Plot of 95% CIs for the location difference A-B for both the Wilcoxon-Mann-Whitney and the Welch t-test, showing A>B in the Wilcoxon-Mann-Whitney and A<B in the Welch test


* the specific data and the statistics and p-values are not shown for the first example. It has 240 observations per sample, so I don't find it interesting in itself, the important part is understanding the construction method. With it you can make as many examples as you like. I was also worried people would focus too much on the specific appearance of this lone case and - either consciously or unconsciously - generalize features of that single example (i.e. assume that all cases would be of this form), as if its specific features characterized the situation. For example, I had some concern that they might conclude that the opposite directions of skewness in the first example was a necessary condition. The second smaller example has quite different features, which helps with that concern.

Glen_b
  • 282,281
  • thanks. That is exactly what I was looking for, and indeed my problem finding a counterexample was that the sd was always so large that the tests were not significant. But of course, if I just replicate the data, with a bit of noise, the power increases, and it does the trick. – jginestet Jan 13 '24 at 22:35
  • 1
    I was looking for this to ask students a "philosophical" question. I you have 2 treatments A and B, A being significantly dominant over B, but B having significantly higher mean over A, which would/should be the recommended treatment? My own answer to this is that if I am a public health official, I would pick the one with the highest mean (overall average population health will improve). But if I am a MD, treating 1 patient, I would recommend the dominant one (my patient, most of the time, will be better off on it...) Thanks for the answer – jginestet Jan 13 '24 at 22:45
  • Ah, this is a very good question to ponder, and it's great to have some data to make it more concrete.

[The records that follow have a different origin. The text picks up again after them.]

==> src/rtl/tdm6_tx_pkg.sv <==
package tdm6_tx_pkg;
    localparam int DEF_WORD_W    = 24;
    localparam int DEF_SLOT_W    = 32;
    localparam int DEF_NUM_SLOTS = 6;
    localparam int DEF_FRAME_LEN = 256;
endpackage

==> src/rtl/tdm6_bit_timer.sv <==
module tdm6_bit_timer #(
    parameter  int FRAME_LEN = tdm6_tx_pkg::DEF_FRAME_LEN,
    localparam int CNT_W     = $clog2(FRAME_LEN)
) (
    input  logic             clk,
    input  logic             rst_n,
    input  logic             bclk_i,
    output logic             fall_o,
    output logic             frame_start_o,
    output logic [CNT_W-1:0] cnt_next_o,
    output logic [CNT_W-1:0] cnt_o
);
    typedef struct packed {
        logic             bclk_prev;
        logic [CNT_W-1:0] cnt;
    } timer_t;

    timer_t s_d, s_q;

    always_comb begin
        s_d           = s_q;
        s_d.bclk_prev = bclk_i;
        fall_o        = s_q.bclk_prev && !bclk_i;
        cnt_next_o    = (s_q.cnt == CNT_W'(FRAME_LEN - 1)) ? '0 : s_q.cnt + CNT_W'(1);
        if (fall_o) begin
            s_d.cnt = cnt_next_o;
        end
        frame_start_o = fall_o && (cnt_next_o == '0);
    end

    always_ff @(posedge clk or negedge rst_n) begin
        if (!rst_n) begin
            s_q.bclk_prev <= 1'b0;
            s_q.cnt       <= CNT_W'(FRAME_LEN - 1);
        end else begin
            s_q <= s_d;
        end
    end

    assign cnt_o = s_q.cnt;
endmodule

==> src/rtl/tdm6_sample_store.sv <==
module tdm6_sample_store #(
    parameter  int WORD_W    = tdm6_tx_pkg::DEF_WORD_W,
    parameter  int NUM_SLOTS = tdm6_tx_pkg::DEF_NUM_SLOTS,
    localparam int SET_W     = WORD_W * NUM_SLOTS
) (
    input  logic             clk,
    input  logic             rst_n,
    input  logic             frame_start_i,
    input  logic             s_valid_i,
    output logic             s_ready_o,
    input  logic [SET_W-1:0] s_data_i,
    output logic [SET_W-1:0] words_o,
    output logic             underrun_o
);
    typedef struct packed {
        logic             pend_full;
        logic [SET_W-1:0] pend;
        logic [SET_W-1:0] active;
        logic             underrun;
    } store_t;

    store_t s_d, s_q;

    assign s_ready_o = !s_q.pend_full;

    always_comb begin
        s_d = s_q;
        if (frame_start_i) begin
            if (s_q.pend_full) begin
                s_d.active    = s_q.pend;
                s_d.pend_full = 1'b0;
                s_d.underrun  = 1'b0;
            end else begin
                s_d.underrun  = 1'b1;
            end
        end
        if (s_valid_i && s_ready_o) begin
            s_d.pend      = s_data_i;
            s_d.pend_full = 1'b1;
        end
    end

    always_ff @(posedge clk or negedge rst_n) begin
        if (!rst_n) begin
            s_q <= '0;
        end else begin
            s_q <= s_d;
        end
    end

    assign words_o    = s_q.active;
    assign underrun_o = s_q.underrun;

    AST_ACCEPT_BLOCKS: assert property (@(posedge clk) disable iff (!rst_n)
        (s_valid_i && s_ready_o) |=> !s_ready_o);
    AST_UNDERRUN_AT_START: assert property (@(posedge clk) disable iff (!rst_n)
        !frame_start_i |=> $stable(underrun_o));
endmodule

==> src/rtl/tdm6_slot_serializer.sv <==
module tdm6_slot_serializer #(
    parameter  int WORD_W    = tdm6_tx_pkg::DEF_WORD_W,
    parameter  int SLOT_W    = tdm6_tx_pkg::DEF_SLOT_W,
    parameter  int NUM_SLOTS = tdm6_tx_pkg::DEF_NUM_SLOTS,
    parameter  int FRAME_LEN = tdm6_tx_pkg::DEF_FRAME_LEN,
    localparam int CNT_W     = $clog2(FRAME_LEN),
    localparam int SET_W     = WORD_W * NUM_SLOTS
) (
    input  logic             clk,
    input  logic             rst_n,
    input  logic             fall_i,
    input  logic [CNT_W-1:0] cnt_next_i,
    input  logic [SET_W-1:0] words_i,
    output logic             fs_o,
    output logic             sd_o
);
    localparam int HALF_LEN = FRAME_LEN / 2;
    localparam int SPH      = NUM_SLOTS / 2;
    localparam int USED_LEN = SPH * SLOT_W;
    localparam int SEL_W    = $clog2(NUM_SLOTS + 1);
    localparam int BIT_W    = $clog2(WORD_W);

    logic [WORD_W-1:0] word_arr [NUM_SLOTS];

    for (genvar g = 0; g < NUM_SLOTS; g++) begin : g_unpack
        assign word_arr[g] = words_i[g*WORD_W +: WORD_W];
    end

    typedef struct packed {
        logic fs;
        logic sd;
    } ser_t;

    ser_t s_d, s_q;

    logic             upper;
    logic [CNT_W-1:0] pos;
    logic [CNT_W-1:0] offs;
    logic [CNT_W-1:0] slot_sel;
    logic [SEL_W-1:0] slot_idx;
    logic [BIT_W-1:0] bit_idx;
    logic             bit_val;

    always_comb begin
        upper    = (cnt_next_i >= CNT_W'(HALF_LEN));
        pos      = upper ? cnt_next_i - CNT_W'(HALF_LEN) : cnt_next_i;
        offs     = pos % CNT_W'(SLOT_W);
        slot_sel = pos / CNT_W'(SLOT_W) + (upper ? CNT_W'(SPH) : '0);
        slot_idx = SEL_W'(slot_sel);
        bit_idx  = BIT_W'(CNT_W'(WORD_W) - offs);
        bit_val  = 1'b0;
        if ((pos < CNT_W'(USED_LEN)) && (offs >= CNT_W'(1)) && (offs <= CNT_W'(WORD_W))) begin
            bit_val = word_arr[slot_idx][bit_idx];
        end
        s_d = s_q;
        if (fall_i) begin
            s_d.fs = upper;
            s_d.sd = bit_val;
        end
    end

    always_ff @(posedge clk or negedge rst_n) begin
        if (!rst_n) begin
            s_q <= '0;
        end else begin
            s_q <= s_d;
        end
    end

    assign fs_o = s_q.fs;
    assign sd_o = s_q.sd;
endmodule

==> src/rtl/tdm6_tx.sv <==
module tdm6_tx #(
    parameter  int WORD_W    = tdm6_tx_pkg::DEF_WORD_W,
    parameter  int SLOT_W    = tdm6_tx_pkg::DEF_SLOT_W,
    parameter  int NUM_SLOTS = tdm6_tx_pkg::DEF_NUM_SLOTS,
    parameter  int FRAME_LEN = tdm6_tx_pkg::DEF_FRAME_LEN,
    localparam int SET_W     = WORD_W * NUM_SLOTS
) (
    input  logic             clk,
    input  logic             rst_n,
    input  logic             bclk,
    input  logic             s_valid,
    output logic             s_ready,
    input  logic [SET_W-1:0] s_data,
    output logic             tdm_fs,
    output logic             tdm_sd,
    output logic             underrun
);
    localparam int CNT_W = $clog2(FRAME_LEN);

    logic             bclk_fall;
    logic             frame_start;
    logic [CNT_W-1:0] cnt_next;
    logic [CNT_W-1:0] cnt_q;
    logic [SET_W-1:0] words;

    tdm6_bit_timer #(.FRAME_LEN(FRAME_LEN)) u_timer (
        .clk(clk), .rst_n(rst_n), .bclk_i(bclk),
        .fall_o(bclk_fall), .frame_start_o(frame_start),
        .cnt_next_o(cnt_next), .cnt_o(cnt_q)
    );

    tdm6_sample_store #(.WORD_W(WORD_W), .NUM_SLOTS(NUM_SLOTS)) u_store (
        .clk(clk), .rst_n(rst_n), .frame_start_i(frame_start),
        .s_valid_i(s_valid), .s_ready_o(s_ready), .s_data_i(s_data),
        .words_o(words), .underrun_o(underrun)
    );

    tdm6_slot_serializer #(
        .WORD_W(WORD_W), .SLOT_W(SLOT_W), .NUM_SLOTS(NUM_SLOTS), .FRAME_LEN(FRAME_LEN)
    ) u_ser (
        .clk(clk), .rst_n(rst_n), .fall_i(bclk_fall), .cnt_next_i(cnt_next),
        .words_i(words), .fs_o(tdm_fs), .sd_o(tdm_sd)
    );

    AST_OUT_QUIET: assert property (@(posedge clk) disable iff (!rst_n)
        !bclk_fall |=> ($stable(tdm_fs) && $stable(tdm_sd)));
    AST_FS_RISE_MID: assert property (@(posedge clk) disable iff (!rst_n)
        $rose(tdm_fs) |-> (cnt_q == CNT_W'(FRAME_LEN / 2)));
    AST_FS_FALL_START: assert property (@(posedge clk) disable iff (!rst_n)
        $fell(tdm_fs) |-> (cnt_q == '0));
    AST_SLOT_LEAD_ZERO: assert property (@(posedge clk) disable iff (!rst_n)
        bclk_fall |=> (((cnt_q & CNT_W'(SLOT_W - 1)) == '0) -> !tdm_sd));
endmodule

==> config.mk <==
export PLATFORM = sky130hd
export DESIGN_NAME = tdm6_tx
export DESIGN_NICKNAME = d
export VERILOG_FILES = /design/src/rtl/tdm6_tx_pkg.sv /design/src/rtl/tdm6_bit_timer.sv /design/src/rtl/tdm6_sample_store.sv /design/src/rtl/tdm6_slot_serializer.sv /design/src/rtl/tdm6_tx.sv
export SDC_FILE = /design/constraint.sdc
export NUM_CORES = 1
export LEC_CHECK = 0
export ABC_CLOCK_PERIOD_IN_PS = 11500
export BUFFER_PORTS_ARGS = -buffer_cell sky130_fd_sc_hd__buf_2
export CORE_MARGIN = 2
export CORE_UTILIZATION = 63
export CTS_BUF_LIST = sky130_fd_sc_hd__clkbuf_16
export DETAILED_ROUTE_END_ITERATION = 6
export GPL_ROUTABILITY_DRIVEN = 0
export PLACE_DENSITY = 0.94
export SYNTH_ARGS = -nofsm -noshare
export SYNTH_HDL_FRONTEND = slang
export SYNTH_SLANG_ARGS = --single-unit
export TNS_END_PERCENT = 30
==> constraint.sdc <==
create_clock -name clk -period 11.5 [get_ports clk]
set_input_delay 1.15 -clock clk [delete_from_list [all_inputs] [get_ports clk]]
set_output_delay 1.15 -clock clk [all_outputs]
set_load 0.02 [all_outputs]
File: src/rtl/memsel_decoder.sv
module memsel_decoder #(
  parameter int ADDR_W    = 16,
  parameter int PM_BLK_KB = 8
) (
  input  logic              clk,
  input  logic              rst_n,
  input  logic              addr_vld,
  input  logic [ADDR_W-1:0] addr,
  input  logic              cfg_we,
  input  logic [2:0]        cfg_sel,
  input  logic [ADDR_W-1:0] cfg_base,
  input  logic [ADDR_W-1:0] cfg_mask,
  input  logic              cfg_en,
  output logic [3:0]        pm_sel,
  output logic              ram_sel,
  output logic              iio_sel,
  output logic              pio_sel,
  output logic              cfg_err
);

  localparam int NWIN     = 7;
  localparam int BLK_AW   = $clog2(PM_BLK_KB * 1024);
  localparam int MIN_ONES = ADDR_W - BLK_AW;

  logic [ADDR_W-1:0] base_q [NWIN];
  logic [ADDR_W-1:0] mask_q [NWIN];
  logic [NWIN-1:0]   en_q, act, hit;
  logic              pmode_q;
  logic [NWIN-1:0]   sel_d, sel_q;
  logic              hi_hit, over_any, err_c;

  always_ff @(posedge clk or negedge rst_n) begin
    if (!rst_n) begin
      en_q    <= '0;
      pmode_q <= 1'b0;
      for (int i = 0; i < NWIN; i++) begin
        base_q[i] <= '0;
        mask_q[i] <= '0;
      end
    end else if (cfg_we) begin
      if (cfg_sel == 3'd7) pmode_q <= cfg_en;
      for (int i = 0; i < NWIN; i++)
        if (cfg_sel == 3'(i)) begin
          base_q[i] <= cfg_base;
          mask_q[i] <= cfg_mask;
          en_q[i]   <= cfg_en;
        end
    end
  end

  assign act = {en_q[6] & pmode_q, en_q[5:0]};

  always_comb
    for (int i = 0; i < NWIN; i++)
      hit[i] = act[i] && ((addr & mask_q[i]) == (base_q[i] & mask_q[i]));

  assign hi_hit = |hit[6:4];

  always_comb begin
    sel_d = '0;
    if (addr_vld) begin
      if (hit[4])      sel_d[4] = 1'b1;
      else if (hit[5]) sel_d[5] = 1'b1;
      else if (hit[6]) sel_d[6] = 1'b1;
      else begin
        for (int i = 3; i >= 0; i--)
          if (hit[i]) begin
            sel_d[3:0] = '0;
            sel_d[i]   = 1'b1;
          end
      end
    end
  end

  always_comb begin
    over_any = 1'b0;
    for (int i = 0; i < 4; i++)
      if (en_q[i] && ($countones(mask_q[i]) < MIN_ONES)) over_any = 1'b1;
  end

  always_comb begin
    err_c = over_any;
    for (int i = 0; i < 4; i++)
      for (int j = i + 1; j < 4; j++)
        if (act[i] && act[j] && (((base_q[i] ^ base_q[j]) & mask_q[i] & mask_q[j]) == '0))
          err_c = 1'b1;
    for (int i = 4; i < NWIN; i++)
      for (int j = i + 1; j < NWIN; j++)
        if (act[i] && act[j] && (((base_q[i] ^ base_q[j]) & mask_q[i] & mask_q[j]) == '0))
          err_c = 1'b1;
  end

  always_ff @(posedge clk or negedge rst_n) begin
    if (!rst_n) begin
      sel_q   <= '0;
      cfg_err <= 1'b0;
    end else begin
      sel_q   <= sel_d;
      cfg_err <= err_c;
    end
  end

  assign pm_sel  = sel_q[3:0];
  assign ram_sel = sel_q[4];
  assign iio_sel = sel_q[5];
  assign pio_sel = sel_q[6];

  AST_SEL_ONEHOT: assert property (@(posedge clk) disable iff (!rst_n)
    $onehot0({pio_sel, iio_sel, ram_sel, pm_sel}));
  AST_IDLE_QUIET: assert property (@(posedge clk) disable iff (!rst_n)
    !addr_vld |=> ({pio_sel, iio_sel, ram_sel, pm_sel} == '0));
  AST_PM_YIELDS: assert property (@(posedge clk) disable iff (!rst_n)
    (|pm_sel) |-> !($past(addr_vld) && $past(hi_hit)));
  AST_PIO_MODE: assert property (@(posedge clk) disable iff (!rst_n)
    pio_sel |-> $past(pmode_q));
  AST_OVERSIZE_FLAG: assert property (@(posedge clk) disable iff (!rst_n)
    over_any |=> cfg_err);

endmodule
File: config.mk
export PLATFORM = sky130hd
export DESIGN_NAME = llsc_link_unit
export DESIGN_NICKNAME = d
export VERILOG_FILES = /design/src/rtl/llsc_pkg.sv /design/src/rtl/llsc_link_reg.sv /design/src/rtl/llsc_flit_pack.sv /design/src/rtl/llsc_status_map.sv /design/src/rtl/llsc_link_unit.sv
export SDC_FILE = /design/constraint.sdc
export NUM_CORES = 1
export LEC_CHECK = 0
export ABC_AREA = 1
export BUFFER_PORTS_ARGS = -buffer_cell sky130_fd_sc_hd__buf_2
export CORE_ASPECT_RATIO = 1.25
export CORE_MARGIN = 4
export CORE_UTILIZATION = 25
export DETAILED_ROUTE_END_ITERATION = 10
export PLACE_DENSITY = 0.44
export SLEW_MARGIN = 20
export SYNTH_ARGS = -nofsm -noshare
export SYNTH_HDL_FRONTEND = slang
export SYNTH_HIERARCHICAL = 1
export SYNTH_SLANG_ARGS = --single-unit
export TNS_END_PERCENT = 50
File: constraint.sdc
create_clock -name clk -period 2 [get_ports clk]
set_input_delay 0.2 -clock clk [delete_from_list [all_inputs] [get_ports clk]]
set_output_delay 0.2 -clock clk [all_outputs]
set_load 0.05 [all_outputs]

For the purpose of making the values seem more realistic, there would be no problem with shifting and scaling both samples by the same amount (e.g. you could multiply the values in both samples by say 0.5 and add some value like 90, say or 150, or whatever would suit. If I come up with a better example, I will come back and give it. To my recollection I have invented a smaller example at some point in the past (likely using a similar 'replication' trick) but I recall nothing about it. – Glen_b Jan 13 '24 at 22:55
  • 1
    Actually, now I write about it rather than just idly ponder, starting with Efron dice makes more sense than what I began with, that might be what I did before. I think perhaps one important lesson there is to ponder these questions at the time you're designing your studies, so that you make sure you answer the right question for the circumstances at hand. – Glen_b Jan 13 '24 at 22:57
  • 1
    Starting with thinking about Efron dice helped; I came up with x= -5,4,4 and y=3,3, from which I've got a new set with n1=30 and n2=20, which is much more promising as an example. Just playing about with it a bit to make it look nice, and I might see if I can push the Mann-Whitney p-value down further and maybe reduce the sample sizes as a result; there's plenty of play in the t-test p-value. – Glen_b Jan 14 '24 at 01:28
  • Post has been updated with a second, much smaller example (total of 49 data points) constructed in more or less the same fashion as before with a few cosmetic tweaks. – Glen_b Jan 14 '24 at 02:18
  • @jginestet The "philosophical question" is maybe worth its own question. Personally I think that in such a case (a) one would need to look at the data to see how small the majority is that draws the mean in the other direction than the rank sum, and (b) it is really important what exactly this is about, i.e., what is measured, and what consequences a slightly worse result for a majority has vs. a much better result for a few. Note also that "significantly dominant" isn't good wording for the MW result as in these cases there is no domination (in the sense of "stochastically larger"). – Christian Hennig Jan 14 '24 at 11:01
  • The Mann-Whitney is directly based on an estimate of the probability a random observation from one population exceeds a random observation from the other (estimating $P(A>B)$ by $\frac{U}{mn}$). I believe the OP means larger in that specific sense; you can't get a significant Mann-Whitney statistic in that direction without the sample exhibiting that specific form of dominance (as a sample proportion rather than a probability, naturally) – Glen_b Jan 16 '24 at 00:43
5

It's also easy to construct transformed Normal examples. If $Y\sim N(-.1,2)$ and $X\sim N(0,1)$ then the Mann-Whitney test says $X\succ Y$, and therefore $\exp(X)\succ \exp(Y)$, but the mean of $\exp(Y)$ is greater than the mean of $\exp(X)$.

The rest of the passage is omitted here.